Let $E$ be a Banach space and let $S$ and $T$ be closed subspaces, with dim$\space T<\infty$. Prove that $S+T$ is closed.
To prove that $S+T$ is closed I have to show that for any limit point $x$ of $S+T$, $x \in S+T$. So let $x$ be a limit point that subspace. Then, there is a sequence $\{x_n\}_{n \in \mathbb N} \subset S+T$ : $x_n \rightarrow x$. $x_n \in S+T \space \forall \space n \in \mathbb N$. This means that $x_n=s_n+t_n$ with $s_n \in S$ and $t_n \in T$ $\forall \space n \in \mathbb N$. Well, I couldn't go further than this. $\{s_n\}_{n \in \mathbb N}$ and $\{t_n\}_{n \in \mathbb N}$ are sequences in $S$ and $T$ respectively. I would like to prove that both of them converge to some points $s$ and $t$, for if this is the case, the hypothesis would assure $s \in S$ and $t \in T$. Then, I would have to prove that $x=lim x_n=lim s_n+t_n=lim s_n+limt_n=s+t$ and from all the previous steps I would conclude $x \in S+T$. $$$$Maybe I could start by proving that $\{t_n\}_{n \in \mathbb N}$ is convergent. But I don't see why this is true, I've tried to prove that $\{t_n\}_{n \in \mathbb N}$ is a Cauchy sequence (in a Banach space this would imply that the sequence converges) but I couldn't.

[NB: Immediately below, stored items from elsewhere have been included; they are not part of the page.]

[src/rtl/kmcs_pkg.sv]
// ----------------------------------------------------------------------------
// kmcs_pkg
// shared types and constants of the key matrix change scanner
// ----------------------------------------------------------------------------
package kmcs_pkg;

    localparam int LINE_BITS = 48;
    localparam int ELAPSED_W = 16;
    localparam int INTERVAL_W = 16;
    localparam int KEY_IDX_W = 3;

    localparam logic [ELAPSED_W-1:0]  ELAPSED_TOP    = '1;
    localparam logic [INTERVAL_W-1:0] INTERVAL_RESET = 16'd10;

    localparam logic MODE_TICK     = 1'b0;
    localparam logic MODE_SNAPSHOT = 1'b1;

    localparam logic KIND_RELEASE = 1'b0;
    localparam logic KIND_PRESS   = 1'b1;

    // commands from controller to datapath
    typedef struct packed {
        logic tick;      // advance elapsed counter
        logic take;      // load change masks from snapshot
        logic next_pass; // switch from release pass to press pass
        logic next_col;  // current column has nothing left
        logic emit;      // load one event into the output register
        logic kind;      // event kind of the running pass
    } t_kmcs_cmd;

    // status from datapath to controller
    typedef struct packed {
        logic due;        // elapsed count exceeds interval
        logic pend_zero;  // no change left in the running pass
        logic col_hit;    // current column holds a change
        logic out_free;   // output register can take an event
    } t_kmcs_sts;

endpackage

[src/rtl/key_matrix_change_scanner_unit.sv]
// ----------------------------------------------------------------------------
// key_matrix_change_scanner_unit
// keyboard matrix change scanner: ms ticks and line snapshots in, key
// release and press events out
// ----------------------------------------------------------------------------
// channel  | direction | handshake                    | payload
// in       | in        | i_in_valid / o_in_ready      | i_mode, i_raw_lines
// out      | out       | o_out_valid / i_out_ready    | o_event_kind, o_key_row,
//          |           |                              | o_key_column, o_last_event
// cfg      | in        | i_cfg_valid / o_cfg_ready    | i_scan_interval_ms
//
// a tick or an early snapshot is handled in the idle state; a processed snapshot
// runs a release pass and then a press pass, each stepping through the columns
// the search looks at one column per cycle and retires one event per cycle
// into the output register while that register is free
// reset: no key held, elapsed count zero, scan interval 10
// the search stalls while the output register holds an event not yet taken
// ----------------------------------------------------------------------------
module key_matrix_change_scanner_unit #(
    parameter int NUM_COLUMNS = 8,
    parameter int NUM_ROWS    = 6
) (
    input  logic                                i_clk,
    input  logic                                i_rst_n,
    input  logic                                i_in_valid,
    output logic                                o_in_ready,
    input  logic                                i_mode,
    input  logic [kmcs_pkg::LINE_BITS-1:0]      i_raw_lines,
    output logic                                o_out_valid,
    input  logic                                i_out_ready,
    output logic                                o_event_kind,
    output logic [kmcs_pkg::KEY_IDX_W-1:0]      o_key_row,
    output logic [kmcs_pkg::KEY_IDX_W-1:0]      o_key_column,
    output logic                                o_last_event,
    input  logic                                i_cfg_valid,
    output logic                                o_cfg_ready,
    input  logic [kmcs_pkg::INTERVAL_W-1:0]     i_scan_interval_ms
);
    import kmcs_pkg::*;

    t_kmcs_cmd cmd;
    t_kmcs_sts sts;

    assign o_cfg_ready = 1'b1;

    kmcs_ctrl u_ctrl (
        .i_clk      (i_clk),
        .i_rst_n    (i_rst_n),
        .i_in_valid (i_in_valid),
        .o_in_ready (o_in_ready),
        .i_mode     (i_mode),
        .i_sts      (sts),
        .o_cmd      (cmd)
    );

    kmcs_dp #(
        .NUM_COLUMNS (NUM_COLUMNS),
        .NUM_ROWS    (NUM_ROWS)
    ) u_dp (
        .i_clk              (i_clk),
        .i_rst_n            (i_rst_n),
        .i_cmd              (cmd),
        .o_sts              (sts),
        .i_raw_lines        (i_raw_lines),
        .i_cfg_valid        (i_cfg_valid && o_cfg_ready),
        .i_scan_interval_ms (i_scan_interval_ms),
        .o_out_valid        (o_out_valid),
        .i_out_ready        (i_out_ready),
        .o_event_kind       (o_event_kind),
        .o_key_row          (o_key_row),
        .o_key_column       (o_key_column),
        .o_last_event       (o_last_event)
    );

endmodule

[src/rtl/kmcs_ctrl.sv]
// ----------------------------------------------------------------------------
// kmcs_ctrl
// sequencer: item intake, release pass, press pass
// ----------------------------------------------------------------------------
module kmcs_ctrl (
    input  logic                i_clk,
    input  logic                i_rst_n,
    input  logic                i_in_valid,
    output logic                o_in_ready,
    input  logic                i_mode,
    input  kmcs_pkg::t_kmcs_sts i_sts,
    output kmcs_pkg::t_kmcs_cmd o_cmd
);
    import kmcs_pkg::*;

    localparam logic [1:0] ST_IDLE = 2'd0;
    localparam logic [1:0] ST_REL  = 2'd1;
    localparam logic [1:0] ST_PRS  = 2'd2;

    logic [1:0] r_state;
    logic [1:0] n_state;
    logic       accept;

    assign o_in_ready = (r_state == ST_IDLE);
    assign accept     = i_in_valid && o_in_ready;

    always_comb begin
        n_state = r_state;
        o_cmd   = '0;
        o_cmd.kind = (r_state == ST_PRS) ? KIND_PRESS : KIND_RELEASE;
        case (r_state)
            ST_IDLE: begin
                if (accept) begin
                    if (i_mode == MODE_TICK) begin
                        o_cmd.tick = 1'b1;
                    end else if (i_sts.due) begin
                        o_cmd.take = 1'b1;
                        n_state    = ST_REL;
                    end
                end
            end
            ST_REL, ST_PRS: begin
                if (i_sts.pend_zero) begin
                    if (r_state == ST_REL) begin
                        o_cmd.next_pass = 1'b1;
                        n_state         = ST_PRS;
                    end else begin
                        n_state = ST_IDLE;
                    end
                end else if (!i_sts.col_hit) begin
                    o_cmd.next_col = 1'b1;
                end else if (i_sts.out_free) begin
                    o_cmd.emit = 1'b1;
                end
            end
            default: begin
                n_state = ST_IDLE;
            end
        endcase
    end

    always_ff @(posedge i_clk) begin
        if (!i_rst_n) begin
            r_state <= ST_IDLE;
        end else begin
            r_state <= n_state;
        end
    end

endmodule

[src/rtl/kmcs_dp.sv]
// ----------------------------------------------------------------------------
// kmcs_dp
// key matrix state, elapsed counter, change search and event register
// ----------------------------------------------------------------------------
module kmcs_dp #(
    parameter int NUM_COLUMNS = 8,
    parameter int NUM_ROWS    = 6
) (
    input  logic                                i_clk,
    input  logic                                i_rst_n,
    input  kmcs_pkg::t_kmcs_cmd                 i_cmd,
    output kmcs_pkg::t_kmcs_sts                 o_sts,
    input  logic [kmcs_pkg::LINE_BITS-1:0]      i_raw_lines,
    input  logic                                i_cfg_valid,
    input  logic [kmcs_pkg::INTERVAL_W-1:0]     i_scan_interval_ms,
    output logic                                o_out_valid,
    input  logic                                i_out_ready,
    output logic                                o_event_kind,
    output logic [kmcs_pkg::KEY_IDX_W-1:0]      o_key_row,
    output logic [kmcs_pkg::KEY_IDX_W-1:0]      o_key_column,
    output logic                                o_last_event
);
    import kmcs_pkg::*;

    localparam int CW = (NUM_COLUMNS > 1) ? $clog2(NUM_COLUMNS) : 1;
    localparam int RW = (NUM_ROWS > 1) ? $clog2(NUM_ROWS) : 1;
    localparam int CELLS = (NUM_COLUMNS * NUM_ROWS > LINE_BITS) ?
                           LINE_BITS : NUM_COLUMNS * NUM_ROWS;
    localparam logic [LINE_BITS-1:0] CELL_MASK = {LINE_BITS{1'b1}} >> (LINE_BITS - CELLS);

    logic [LINE_BITS-1:0]  r_held;
    logic [LINE_BITS-1:0]  r_pend;
    logic [LINE_BITS-1:0]  r_press;
    logic [CW-1:0]         r_col;
    logic [ELAPSED_W-1:0]  r_elapsed;
    logic [INTERVAL_W-1:0] r_interval;
    logic                  r_out_valid;
    logic                  r_kind;
    logic [RW-1:0]         r_row_out;
    logic [CW-1:0]         r_col_out;
    logic                  r_last;

    logic [LINE_BITS-1:0]  now_keys;
    logic [NUM_ROWS-1:0]   col_bits;
    logic [RW-1:0]         hit_row;
    logic                  hit;
    logic [LINE_BITS-1:0]  clr_mask;
    logic [LINE_BITS-1:0]  pend_rest;
    logic                  last_hit;
    logic                  out_free;

    assign now_keys = ~i_raw_lines & CELL_MASK;
    assign out_free = !r_out_valid || i_out_ready;

    // column select and first changed row within it
    always_comb begin
        col_bits = '0;
        clr_mask = '0;
        hit      = 1'b0;
        hit_row  = '0;
        for (int c = 0; c < NUM_COLUMNS; c++) begin
            for (int r = 0; r < NUM_ROWS; r++) begin
                if (c * NUM_ROWS + r < LINE_BITS) begin
                    if (r_col == CW'(c)) begin
                        col_bits[r] = r_pend[c * NUM_ROWS + r];
                    end
                end
            end
        end
        for (int r = NUM_ROWS - 1; r >= 0; r--) begin
            if (col_bits[r]) begin
                hit     = 1'b1;
                hit_row = RW'(r);
            end
        end
        for (int c = 0; c < NUM_COLUMNS; c++) begin
            for (int r = 0; r < NUM_ROWS; r++) begin
                if (c * NUM_ROWS + r < LINE_BITS) begin
                    clr_mask[c * NUM_ROWS + r] = (r_col == CW'(c)) && (hit_row == RW'(r));
                end
            end
        end
    end

    assign pend_rest = r_pend & ~clr_mask;
    // last of the run: nothing left here, and no press pass to follow
    assign last_hit  = (pend_rest == '0) && ((i_cmd.kind == KIND_PRESS) || (r_press == '0));

    assign o_sts.due       = r_elapsed > r_interval;
    assign o_sts.pend_zero = (r_pend == '0);
    assign o_sts.col_hit   = hit;
    assign o_sts.out_free  = out_free;

    always_ff @(posedge i_clk) begin
        if (!i_rst_n) begin
            r_held      <= '0;
            r_pend      <= '0;
            r_press     <= '0;
            r_col       <= '0;
            r_elapsed   <= '0;
            r_interval  <= INTERVAL_RESET;
            r_out_valid <= 1'b0;
        end else begin
            if (i_cfg_valid) begin
                r_interval <= i_scan_interval_ms;
            end
            if (i_cmd.tick && (r_elapsed != ELAPSED_TOP)) begin
                r_elapsed <= r_elapsed + 1'b1;
            end
            if (i_cmd.take) begin
                r_elapsed <= r_elapsed - r_interval;
                r_pend    <= r_held & ~now_keys;
                r_press   <= now_keys & ~r_held;
                r_held    <= now_keys;
                r_col     <= '0;
            end
            if (i_cmd.next_pass) begin
                r_pend <= r_press;
                r_col  <= '0;
            end
            if (i_cmd.next_col) begin
                r_col <= r_col + 1'b1;
            end
            if (i_cmd.emit) begin
                r_pend      <= pend_rest;
                r_out_valid <= 1'b1;
            end else if (i_out_ready) begin
                r_out_valid <= 1'b0;
            end
        end
    end

    always_ff @(posedge i_clk) begin
        if (i_cmd.emit) begin
            r_kind    <= i_cmd.kind;
            r_row_out <= hit_row;
            r_col_out <= r_col;
            r_last    <= last_hit;
        end
    end

    assign o_out_valid  = r_out_valid;
    assign o_event_kind = r_kind;
    assign o_key_row    = KEY_IDX_W'(r_row_out);
    assign o_key_column = KEY_IDX_W'(r_col_out);
    assign o_last_event = r_last;

    a_emit_free: assert property (@(posedge i_clk) disable iff (!i_rst_n)
        i_cmd.emit |-> (!r_out_valid || i_out_ready))
        else $error("event loaded over a waiting event");

    a_emit_one_bit: assert property (@(posedge i_clk) disable iff (!i_rst_n)
        i_cmd.emit |=> ($countones(r_pend) == $countones($past(r_pend)) - 1))
        else $error("emit did not retire exactly one change");

    a_last_ends: assert property (@(posedge i_clk) disable iff (!i_rst_n)
        (i_cmd.emit && last_hit && (i_cmd.kind == KIND_PRESS)) |=> (r_pend == '0))
        else $error("changes left after last event");

    a_held_cells: assert property (@(posedge i_clk) disable iff (!i_rst_n)
        (r_held & ~CELL_MASK) == '0)
        else $error("held matrix has bits beyond the cells");

endmodule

One way to do this is as follows : $E/S$ is a Banach space, and the image of $T$, $\pi(T)$, in the quotient is a finite dimensional subspace of $E/S$. Hence, $\pi(T)$ is closed, and so $$ S+T = \pi^{-1}(\pi(T)) $$ is closed in $E$
Added : Here is another approach - by induction on $dim(T)$, we can assume without loss of generality that $dim(T) = 1$. So let $z \in T$ be non-zero, so we are now looking at $$ S+T = \{s + \alpha z : s \in S, \alpha \in \mathbb{K}\} $$ By the Hahn-Banach theorem, there is a continuous linear functional on $E$ such that $$ f(s) = 0 \quad\forall s\in S, \text{ and } f(z) =1 $$ So if $x_n = s_n + \alpha_nz \to x$, then $$ \alpha_n = f(x_n) \to f(x) $$ Hence, $$ s_n = x_n - \alpha_nz\to x-f(x)z $$ Since $S$ is closed, $s:= x-f(x)z\in S$, and hence $$ x = s+f(x)z \in S+T $$